They shouldn’t be, but I can’t escape the feeling that they are.

Still, hearing that the public and even the government considers TLs to be an “invisible profession”, and that even the publisher Scholastic referred to TLs as an endangered species, provokes an instant flare of indignation, rage even.

Context is everything: most government schools in Tasmania do not have a full- or even part-time teacher librarian on staff. They’re simply not funded, and are therefore low in priority when principals allocate school budgets.

Despite the fact that successive state governments claim Tasmania’s low literacy and numeracy levels are a high priority.

The ACER review of 11-12 education in Tasmania includes a submission from ALIA/ASLA Tasmania which reported that

increasing numbers of students enrolled in pre-tertiary and vocational subjects […] are not reaching adequate standards
for requirements with study and research upon entry to those subjects, such as:

• many students entering Year 11 are not confident in using traditional ICT productivity
software [eg Office 365/email/word-processing/presentation styles, image manipulation or
spread-sheeting data]; and
• many students do not have the knowledge and skills in using online libraries and their
gateways to networked database subscription services that are critical requirements for
research at this level.

Increasingly, students report that they did not have exposure to formal library programs or pathways planning in Years 9-10 to provide that scope or sequencing or transitioning of the teaching
of information skills and the acquisition of digital literacy.

It also notes that only 8 government high school libraries are staffed with a teacher librarian, and most of those have other teaching loads. The majority are staffed by library technicians or library aides, including district and remote schools connected to LINC (Libraries Tasmania) as a community hub.

This is in direct contrast to independent and Catholic sector schools, which take pride in their school libraries as “a symbol of the institution’s commitment to managing information for knowledge and learning” and are “sources of achievement of the social capital to the school community, a tangible indicator of the parent-giving, levies and they contribute to competitive edge with like-schools or colleges.” (ACER Review, 2016) The school library, and qualified teacher librarians, become focal points for class-based education and the controversial funding model employed in Australia.

In addition, research has found that school NAPLAN scores were significantly below the median in schools without a qualified teacher librarian. And yet still, there are no moves to permanently staff school libraries with TLs in Tasmania.

So it sounds like the onus in on TLs, where they do exist, to work even harder to prove a connection between student outcomes and libraries (because the research already out there doesn’t count, apparently). Karen Bonanno’s 2011 speech at the ASLA conference, as well as her 2015 article “A profession at the tipping point (revisited)” provide some encouragement. And TLs are nothing if not resourceful and up for a challenge. They may be considered invisible or endangered, and it may be hard to prove learning outcomes when low-achieving schools have no capacity for a TL (who therefore can’t help turn things around and provide this data), but they are still there, working diligently.

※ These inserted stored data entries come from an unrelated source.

==> src/include/bsd_regs.vh <==
// register offsets, field positions, reset values and sizes for the blit/plane control slice
`ifndef BSD_REGS_VH
`define BSD_REGS_VH

// ----------
// register word addresses on the 8-bit register address bus
// ----------
`define BSD_OFF_BLIT_CTL_FIRST 8'h20
`define BSD_OFF_BLIT_CTL_SECOND 8'h21
`define BSD_OFF_BLIT_SIZE 8'h2c
`define BSD_OFF_DISP_PLANE_CTL 8'h40
`define BSD_OFF_ODD_PLANE_MOD 8'h44
`define BSD_OFF_EVEN_PLANE_MOD 8'h45
// plane n (1..6): high half at base + 2*(n-1), low half one above it
`define BSD_OFF_PLANE_PTR_BASE 8'h50
`define BSD_OFF_PLANE_PTR_LAST 8'h5b

// ----------
// reset values
// ----------
`define BSD_RST_WORD 16'h0000
`define BSD_RST_PTR 18'h00000

// ----------
// field positions
// ----------
// blit size
`define BSD_SIZE_H_MSB 15
`define BSD_SIZE_H_LSB 6
`define BSD_SIZE_W_MSB 5
`define BSD_SIZE_W_LSB 0
`define BSD_HEIGHT_MAX 11'h400
`define BSD_WIDTH_MAX 7'h40
`define BSD_LINE_WIDTH 6'h02
// first blit control, line mode
`define BSD_CTL0_START_MSB 15
`define BSD_CTL0_START_LSB 12
// second blit control
`define BSD_CTL1_SUD 4
`define BSD_CTL1_SUL 3
`define BSD_CTL1_AUL 2
`define BSD_CTL1_LINE 0
// display plane control
`define BSD_DPC_HIGH_RESOLUTION_SELECT 15
`define BSD_DPC_COUNT_MSB 14
`define BSD_DPC_COUNT_LSB 12
`define BSD_DPC_HAM 11
`define BSD_DPC_DUAL 10
`define BSD_DPC_COLOR 9
`define BSD_DPC_GENLOCK_AUDIO_ENABLE 8
`define BSD_DPC_LIGHT_PEN_ENABLE 3
`define BSD_DPC_INTERLACE_ENABLE 2
`define BSD_DPC_EXTERNAL_RESYNC_ENABLE 1
`define BSD_PLANE_COUNT_MAX 3'h6

// ----------
// sizes
// ----------
`define BSD_NUM_PLANES 6
`define BSD_PTR_W 18
`define BSD_PTR_HI_W 3
`define BSD_PTR_LO_W 15
`define BSD_LAUNCH_W 53
`define BSD_FIFO_DEPTH 4
`define BSD_FIFO_AW 2

`endif

==> src/rtl/bsd_fifo.v <==
// small synchronous fifo with valid/ready on both sides
`timescale 1ns/100ps
module bsd_fifo #(
    parameter WIDTH = 53,
    parameter DEPTH = 4,
    parameter AW = 2
) (
    input wire clk,
    input wire rst,
    input wire ce,
    input wire in_valid,
    output wire in_ready,
    input wire [WIDTH-1:0] in_data,
    output wire out_valid,
    input wire out_ready,
    output wire [WIDTH-1:0] out_data
);
    reg [WIDTH-1:0] mem [0:DEPTH-1];
    reg [AW-1:0] wr_q;
    reg [AW-1:0] rd_q;
    reg [AW:0] cnt_q;
    wire push;
    wire pop;
    localparam [AW:0] FULL_CNT = DEPTH;

    // honest flags from the occupancy count
    assign in_ready = (cnt_q != FULL_CNT);
    assign out_valid = (cnt_q != {(AW+1){1'b0}});
    assign out_data = mem[rd_q];
    assign push = in_valid & in_ready & ce;
    assign pop = out_valid & out_ready & ce;

    // storage array carries no reset, only the pointers and the count do
    always @(posedge clk) begin
        if (push) begin
            mem[wr_q] <= in_data;
        end
    end

    // pointers wrap naturally since depth is a power of two
    always @(posedge clk or posedge rst) begin
        if (rst) begin
            wr_q <= {AW{1'b0}};
            rd_q <= {AW{1'b0}};
            cnt_q <= {(AW+1){1'b0}};
        end else begin
            if (push) begin
                wr_q <= wr_q + 1'b1;
            end
            if (pop) begin
                rd_q <= rd_q + 1'b1;
            end
            case ({push, pop})
                2'b10: cnt_q <= cnt_q + 1'b1;
                2'b01: cnt_q <= cnt_q - 1'b1;
                default: cnt_q <= cnt_q;
            endcase
        end
    end
endmodule // bsd_fifo

==> src/rtl/bsd_top.v <==
// blit launch, line-draw setup, bit-plane pointers/modulos and display plane control
//
// Notes on behaviour
// - size write launches blit from held values
// - line mode: width 2, height is length
// - three direction bits select one of eight octants
// - six planes, each 18-bit advancing pointer
// - line end adds plane modulo to pointer
// - odd and even planes use separate modulos
// - control bit 15 selects high resolution
// - bits 14:12 select zero to six planes
// - control bit 11 enables hold-and-modify
// - dual playfield: odd planes first, even second
// - enable bit turns on composite colour
// - genlock audio mixed on background pin in blanking
// - bit 3 light pen, cleared at reset
// - bit 2 interlace, cleared at reset
// - bit 1 external resync, cleared at reset
// - second control bit 0 selects line mode
`timescale 1ns/100ps
`include "bsd_regs.vh"
module bsd_top (
    input wire CLK_SYS,
    input wire RST,
    input wire CE,
    // register write port, same clock as the bus logic
    input wire [7:0] REG_ADDR,
    input wire REG_WR,
    input wire [15:0] REG_DATA,
    // launched blit command towards the blitter datapath
    output reg BLIT_VALID,
    input wire BLIT_READY,
    output reg [15:0] BLIT_CTL_FIRST,
    output reg [15:0] BLIT_CTL_SECOND,
    output reg [10:0] BLIT_HEIGHT,
    output reg [6:0] BLIT_WIDTH,
    output reg BLIT_LINE_MODE,
    output reg [3:0] BLIT_START_PIXEL,
    output reg [2:0] BLIT_OCTANT,
    output reg BLIT_LINE_WIDTH_ERR,
    output reg LAUNCH_READY,
    // bit-plane fetch side
    input wire FETCH_STROBE,
    input wire [2:0] FETCH_PLANE,
    input wire LINE_END,
    input wire VBLANK,
    output reg [17:0] FETCH_ADDR,
    output reg FETCH_PLAYFIELD,
    // display control outputs
    output reg HIGH_RESOLUTION_SELECT,
    output reg [2:0] PLANE_COUNT_CODE,
    output reg [2:0] ACTIVE_PLANES,
    output reg HOLD_MODIFY_ENABLE,
    output reg DUAL_PLAYFIELD_ENABLE,
    output reg COLOR_ENABLE,
    output reg GENLOCK_AUDIO_ENABLE,
    output reg LIGHT_PEN_ENABLE,
    output reg INTERLACE_ENABLE,
    output reg EXTERNAL_RESYNC_ENABLE,
    // background pin and the audio pin that may be mixed onto it
    input wire AUDIO_PIN,
    input wire BACKGROUND_LEVEL,
    output reg BACKGROUND_PIN
);

    // ----------
    // decode helpers
    // ----------

    // direction bits to drawing octant number
    function [2:0] drawing_octant;
        input sometimes_up_down;
        input sometimes_up_left;
        input always_up_left;
        begin
            case ({sometimes_up_down, sometimes_up_left, always_up_left})
                3'b110: drawing_octant = 3'h0;
                3'b001: drawing_octant = 3'h1;
                3'b011: drawing_octant = 3'h2;
                3'b111: drawing_octant = 3'h3;
                3'b101: drawing_octant = 3'h4;
                3'b010: drawing_octant = 3'h5;
                3'b000: drawing_octant = 3'h6;
                default: drawing_octant = 3'h7;
            endcase
        end
    endfunction

    // plane number (1..6) to pointer slot, 7 means no such plane
    function [2:0] plane_slot;
        input [2:0] plane;
        begin
            if (plane >= 3'h1 && plane <= 3'h6) begin
                plane_slot = plane - 3'h1;
            end else begin
                plane_slot = 3'h7;
            end
        end
    endfunction

    // ----------
    // register state
    // ----------
    reg [15:0] blit_control_first_q;
    reg [15:0] blit_control_second_q;
    reg [15:0] odd_plane_modulo_q;
    reg [15:0] even_plane_modulo_q;
    reg [15:0] display_plane_control_q;
    wire [17:0] plane_pointer [0:`BSD_NUM_PLANES-1];
    reg launch_q;
    reg [`BSD_LAUNCH_W-1:0] launch_word_q;
    reg [1:0] audio_sync_q;

    wire [2:0] fetch_slot;
    wire fetch_active;
    wire fifo_in_ready;
    wire fifo_out_valid;
    wire fifo_out_ready;
    wire [`BSD_LAUNCH_W-1:0] fifo_out_data;
    wire [2:0] count_code;
    wire [2:0] clamped_count;

    // register selects; every register here is write-only
    wire wr_ctl_first = REG_WR & (REG_ADDR == `BSD_OFF_BLIT_CTL_FIRST);
    wire wr_ctl_second = REG_WR & (REG_ADDR == `BSD_OFF_BLIT_CTL_SECOND);
    wire wr_size = REG_WR & (REG_ADDR == `BSD_OFF_BLIT_SIZE);
    wire wr_dpc = REG_WR & (REG_ADDR == `BSD_OFF_DISP_PLANE_CTL);
    wire wr_odd_mod = REG_WR & (REG_ADDR == `BSD_OFF_ODD_PLANE_MOD);
    wire wr_even_mod = REG_WR & (REG_ADDR == `BSD_OFF_EVEN_PLANE_MOD);

    // size fields; zero in a field means the full count
    wire [9:0] size_height = REG_DATA[`BSD_SIZE_H_MSB:`BSD_SIZE_H_LSB];
    wire [5:0] size_width = REG_DATA[`BSD_SIZE_W_MSB:`BSD_SIZE_W_LSB];
    wire [10:0] eff_height = (size_height == 10'h000) ? `BSD_HEIGHT_MAX
                                                 : {1'b0, size_height};
    wire [6:0] eff_width = (size_width == 6'h00) ? `BSD_WIDTH_MAX
                                             : {1'b0, size_width};
    wire line_mode_now = blit_control_second_q[`BSD_CTL1_LINE];

    // ----------
    // blit control registers
    // ----------

    // control words are held until overwritten; a launch samples them
    always @(posedge CLK_SYS or posedge RST) begin
        if (RST) begin
            blit_control_first_q <= `BSD_RST_WORD;
            blit_control_second_q <= `BSD_RST_WORD;
        end else if (CE) begin
            if (wr_ctl_first) begin
                blit_control_first_q <= REG_DATA;
            end
            if (wr_ctl_second) begin
                blit_control_second_q <= REG_DATA;
            end
        end
    end

    // ----------
    // launch on size write
    // ----------

    // a size write alone starts the blit, using whatever setup is held;
    // writing size before the setup would launch with stale values
    always @(posedge CLK_SYS or posedge RST) begin
        if (RST) begin
            launch_q <= 1'b0;
            launch_word_q <= {`BSD_LAUNCH_W{1'b0}};
        end else if (CE) begin
            launch_q <= wr_size;
            if (wr_size) begin
                launch_word_q <= {blit_control_first_q, blit_control_second_q,
                                  eff_height, eff_width, line_mode_now,
                                  (line_mode_now && size_width != `BSD_LINE_WIDTH),
                                  1'b0};
            end
        end
    end

    // queue of launches; a launch into a full queue is dropped, so software
    // should poll the ready flag before writing size again
    bsd_fifo #(
        .WIDTH(`BSD_LAUNCH_W),
        .DEPTH(`BSD_FIFO_DEPTH),
        .AW(`BSD_FIFO_AW)
    ) u_launch_fifo (
        .clk(CLK_SYS),
        .rst(RST),
        .ce(CE),
        .in_valid(launch_q),
        .in_ready(fifo_in_ready),
        .in_data(launch_word_q),
        .out_valid(fifo_out_valid),
        .out_ready(fifo_out_ready),
        .out_data(fifo_out_data)
    );

    // output stage takes a new command when empty or being consumed
    assign fifo_out_ready = ~BLIT_VALID | BLIT_READY;

    // registered command outputs towards the blitter
    always @(posedge CLK_SYS or posedge RST) begin
        if (RST) begin
            BLIT_VALID <= 1'b0;
            BLIT_CTL_FIRST <= `BSD_RST_WORD;
            BLIT_CTL_SECOND <= `BSD_RST_WORD;
            BLIT_HEIGHT <= 11'h000;
            BLIT_WIDTH <= 7'h00;
            BLIT_LINE_MODE <= 1'b0;
            BLIT_START_PIXEL <= 4'h0;
            BLIT_OCTANT <= 3'h0;
            BLIT_LINE_WIDTH_ERR <= 1'b0;
            LAUNCH_READY <= 1'b1;
        end else if (CE) begin
            LAUNCH_READY <= fifo_in_ready;
            if (fifo_out_ready) begin
                BLIT_VALID <= fifo_out_valid;
                if (fifo_out_valid) begin
                    BLIT_CTL_FIRST <= fifo_out_data[52:37];
                    BLIT_CTL_SECOND <= fifo_out_data[36:21];
                    BLIT_HEIGHT <= fifo_out_data[20:10];
                    BLIT_WIDTH <= fifo_out_data[9:3];
                    BLIT_LINE_MODE <= fifo_out_data[2];
                    BLIT_LINE_WIDTH_ERR <= fifo_out_data[1];
                    // start pixel and octant only mean something in line mode
                    if (fifo_out_data[2]) begin
                        BLIT_START_PIXEL <= fifo_out_data[37+`BSD_CTL0_START_MSB:
                                                          37+`BSD_CTL0_START_LSB];
                        BLIT_OCTANT <= drawing_octant(fifo_out_data[21+`BSD_CTL1_SUD],
                                                      fifo_out_data[21+`BSD_CTL1_SUL],
                                                      fifo_out_data[21+`BSD_CTL1_AUL]);
                    end else begin
                        BLIT_START_PIXEL <= 4'h0;
                        BLIT_OCTANT <= 3'h0;
                    end
                end
            end
        end
    end

    // ----------
    // display plane control and modulos
    // ----------

    // reset clears the whole control word, light pen, interlace, resync among it
    always @(posedge CLK_SYS or posedge RST) begin
        if (RST) begin
            display_plane_control_q <= `BSD_RST_WORD;
            odd_plane_modulo_q <= `BSD_RST_WORD;
            even_plane_modulo_q <= `BSD_RST_WORD;
        end else if (CE) begin
            if (wr_dpc) begin
                display_plane_control_q <= REG_DATA;
            end
            if (wr_odd_mod) begin
                odd_plane_modulo_q <= REG_DATA;
            end
            if (wr_even_mod) begin
                even_plane_modulo_q <= REG_DATA;
            end
        end
    end

    // the unused code 7 is clamped to six planes rather than seven
    assign count_code = display_plane_control_q[`BSD_DPC_COUNT_MSB:`BSD_DPC_COUNT_LSB];
    assign clamped_count = (count_code > `BSD_PLANE_COUNT_MAX) ? `BSD_PLANE_COUNT_MAX
                                                               : count_code;

    // registered copies of the control fields
    always @(posedge CLK_SYS or posedge RST) begin
        if (RST) begin
            HIGH_RESOLUTION_SELECT <= 1'b0;
            PLANE_COUNT_CODE <= 3'h0;
            ACTIVE_PLANES <= 3'h0;
            HOLD_MODIFY_ENABLE <= 1'b0;
            DUAL_PLAYFIELD_ENABLE <= 1'b0;
            COLOR_ENABLE <= 1'b0;
            GENLOCK_AUDIO_ENABLE <= 1'b0;
            LIGHT_PEN_ENABLE <= 1'b0;
            INTERLACE_ENABLE <= 1'b0;
            EXTERNAL_RESYNC_ENABLE <= 1'b0;
        end else if (CE) begin
            HIGH_RESOLUTION_SELECT <= display_plane_control_q[`BSD_DPC_HIGH_RESOLUTION_SELECT];
            PLANE_COUNT_CODE <= count_code;
            ACTIVE_PLANES <= clamped_count;
            HOLD_MODIFY_ENABLE <= display_plane_control_q[`BSD_DPC_HAM];
            DUAL_PLAYFIELD_ENABLE <= display_plane_control_q[`BSD_DPC_DUAL];
            COLOR_ENABLE <= display_plane_control_q[`BSD_DPC_COLOR];
            GENLOCK_AUDIO_ENABLE <= display_plane_control_q[`BSD_DPC_GENLOCK_AUDIO_ENABLE];
            LIGHT_PEN_ENABLE <= display_plane_control_q[`BSD_DPC_LIGHT_PEN_ENABLE];
            INTERLACE_ENABLE <= display_plane_control_q[`BSD_DPC_INTERLACE_ENABLE];
            EXTERNAL_RESYNC_ENABLE <= display_plane_control_q[`BSD_DPC_EXTERNAL_RESYNC_ENABLE];
        end
    end

    // ----------
    // bit-plane pointers
    // ----------
    assign fetch_slot = plane_slot(FETCH_PLANE);
    assign fetch_active = (fetch_slot != 3'h7) && (FETCH_PLANE <= clamped_count);

    // one pointer per plane; a register write beats a fetch or line-end
    // step in the same cycle so a reload in blanking is never lost
    genvar gi;
    generate
        for (gi = 0; gi < `BSD_NUM_PLANES; gi = gi + 1) begin : g_plane
            wire wr_hi;
            wire wr_lo;
            wire [17:0] mod_ext;
            reg [17:0] ptr_q;
            assign plane_pointer[gi] = ptr_q;
            assign wr_hi = REG_WR & (REG_ADDR == (`BSD_OFF_PLANE_PTR_BASE + 2 * gi));
            assign wr_lo = REG_WR & (REG_ADDR == (`BSD_OFF_PLANE_PTR_BASE + 2 * gi + 1));
            // slot 0 is plane 1, so even slots are odd planes
            assign mod_ext = (gi % 2 == 0) ? {{2{odd_plane_modulo_q[15]}}, odd_plane_modulo_q}
                                           : {{2{even_plane_modulo_q[15]}},
                                              even_plane_modulo_q};
            always @(posedge CLK_SYS or posedge RST) begin
                if (RST) begin
                    ptr_q <= `BSD_RST_PTR;
                end else if (CE) begin
                    if (wr_hi || wr_lo) begin
                        // software reload, expected each vertical blank
                        if (wr_hi) begin
                            ptr_q[17:15] <= REG_DATA[2:0];
                        end
                        if (wr_lo) begin
                            ptr_q[14:0] <= REG_DATA[14:0];
                        end
                    end else if (LINE_END && gi < clamped_count) begin
                        ptr_q <= ptr_q + mod_ext;
                    end else if (FETCH_STROBE && fetch_active && fetch_slot == gi) begin
                        ptr_q <= ptr_q + 18'h00001;
                    end
                end
            end
        end
    endgenerate

    // address and playfield of the plane being fetched this cycle
    always @(posedge CLK_SYS or posedge RST) begin
        if (RST) begin
            FETCH_ADDR <= `BSD_RST_PTR;
            FETCH_PLAYFIELD <= 1'b0;
        end else if (CE) begin
            if (FETCH_STROBE && fetch_active) begin
                FETCH_ADDR <= plane_pointer[fetch_slot];
                // with dual playfield on, even planes belong to the second playfield
                FETCH_PLAYFIELD <= display_plane_control_q[`BSD_DPC_DUAL]
                                   & ~FETCH_PLANE[0];
            end
        end
    end

    // ----------
    // genlock audio on the background pin
    // ----------

    // audio arrives from a pin, so two flops before anything looks at it
    always @(posedge CLK_SYS or posedge RST) begin
        if (RST) begin
            audio_sync_q <= 2'b00;
            BACKGROUND_PIN <= 1'b0;
        end else if (CE) begin
            audio_sync_q <= {audio_sync_q[0], AUDIO_PIN};
            if (display_plane_control_q[`BSD_DPC_GENLOCK_AUDIO_ENABLE] && VBLANK) begin
                BACKGROUND_PIN <= audio_sync_q[1];
            end else begin
                BACKGROUND_PIN <= BACKGROUND_LEVEL;
            end
        end
    end

endmodule // bsd_top

==> config.mk <==
export PLATFORM = sky130hd
export DESIGN_NAME = bsd_top
export DESIGN_NICKNAME = d
export VERILOG_FILES = /design/src/rtl/bsd_fifo.v /design/src/rtl/bsd_top.v
export VERILOG_INCLUDE_DIRS = /design/src /design/src/include
export SDC_FILE = /design/constraint.sdc
export NUM_CORES = 1
export LEC_CHECK = 0
export ABC_AREA = 1
export CAP_MARGIN = 20
export CELL_PAD_IN_SITES_DETAIL_PLACEMENT = 1
export CELL_PAD_IN_SITES_GLOBAL_PLACEMENT = 1
export CORE_MARGIN = 5
export CORE_UTILIZATION = 44
export CTS_CLUSTER_DIAMETER = 150
export DETAILED_ROUTE_END_ITERATION = 10
export DONT_BUFFER_PORTS = 1
export GPL_TIMING_DRIVEN = 0
export PLACE_DENSITY = 0.85
export SLEW_MARGIN = 20
export SYNTH_ARGS = -nofsm -noshare
export SYNTH_HDL_FRONTEND = slang
export SYNTH_SLANG_ARGS = --single-unit
==> constraint.sdc <==
create_clock -name CLK_SYS -period 12.2 [get_ports CLK_SYS]
set_input_delay 2.44 -clock CLK_SYS [delete_from_list [all_inputs] [get_ports CLK_SYS]]
set_output_delay 2.44 -clock CLK_SYS [all_outputs]
set_load 0.01 [all_outputs]
==> results of run 1 <==
-- path summary, 6_finish.rpt --
check | slack (ns) | depth (start not counted) | to
min in group asynchronous | 1.66 | 1 | g_plane[2].ptr_q[4]
min reg2reg | 0.47 | 2 | audio_sync_q[0]
min | 0.47 | 2 | audio_sync_q[0]
max | 6.81 | 10 | u_launch_fifo.cnt_q[2]
max reg2reg | 8.58 | 19 | g_plane[0].ptr_q[14]
max in group asynchronous | 9.67 | 2 | FETCH_ADDR[4]
-- power breakdown --
group	switching, mW	internal (mW)
Clock	0.807	1.09
Sequential	0.230	2.07
Combinational	0.882	0.384
-- cell type report --
| class | count | area (um2) |
|---|---|---|
| diodes | 3 | 7.51 |
| clock buffers | 80 | 1660 |
| plain buffers | 133 | 616 |
| repair buffers | 14 | 315 |
| flip-flops and latches | 542 | 14600 |
| inverters | 303 | 1140 |
| well taps | 864 | 1080 |
| multi-input cells | 2650 | 12800 |
| fillers | 7925 | 33100 |
| clock inverters | 32 | 389 |
-- placed cells by master (no fill, tap or decap), drive strengths merged, types with 2 or more instances in the layout --
| master | netlist | final |
|---|---|---|
| nand2 | 1187 | 1187 |
| nor2 | 468 | 468 |
| o21ai | 341 | 341 |
| dfrtp | 337 | 337 |
| inv | 299 | 301 |
| edfxtp | 204 | 204 |
| nand3 | 172 | 172 |
| clkbuf | 83 | 163 |
| a21oi | 135 | 135 |
| ha | 117 | 117 |
| buf | 50 | 64 |
| a31oi | 46 | 46 |
| nor3 | 25 | 25 |
| o22ai | 24 | 24 |
| o211ai | 24 | 24 |
| nand3b | 23 | 23 |
| clkinv | 4 | 23 |
| xor2 | 13 | 13 |
| xnor2 | 13 | 13 |
| o21a | 12 | 12 |
| nand4 | 9 | 9 |
| mux2i | 8 | 8 |
| fa | 7 | 7 |
| bufinv | 0 | 6 |
| a21o | 5 | 5 |
| clkinvlp | 0 | 5 |
| a21boi | 4 | 4 |
| diode | 0 | 3 |
| o31ai | 3 | 3 |
| a211oi | 3 | 3 |
| or2 | 2 | 2 |
| a32oi | 2 | 2 |
-- logic make-up after synthesis --
logic type / Yosys count
buffers and inverters: 436
and+or+nand+nor: 1887
AOI/OAI and AO/OA: 605
DFF: 542
xor gates and xnor gates: 26
adders and majority gates: 124
muxes: 8
-- routing by layer --
layer  share of wire, %  track usage (%)  up-vias
li1                   -                -    12100
met1                 40             38.7    13100
met2                 48             51.9      818
met3                6.1             5.14      236
met4                5.6             14.9        2
met5              0.018                0        -
-- worst max-delay path, delay by kind of cell --
kind                     cells  cell delay [ns]
buffers and inverters        3             1.23
AND/OR/NAND/NOR              1             0.84
adder cells (fa/ha/maj)      2             0.69
AO/OA/AOI/OAI                3             0.55
XOR/XNOR                     1             0.14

My take on Bonanno’s ‘Five finger plan to success‘ (adapted from Donald Trump, infamous for business failure, but the logic is valid) is the requirement of TLs to engage actively in their own PR. To promote themselves, certainly, but also the role – and the school library itself. This seems a bit intimidating, since libraries attract introverts by nature, but a quiet, firm, thoughtful response is a strong one and focussing on one goal at a time, as per Bonanno’s advice, is the key message for me. I hope by the end of this degree (which I’ve only just started) that I’ll have the confidence to take this on and represent my state. Because unlike the poor thylacine, teacher librarians are certainly not extinct.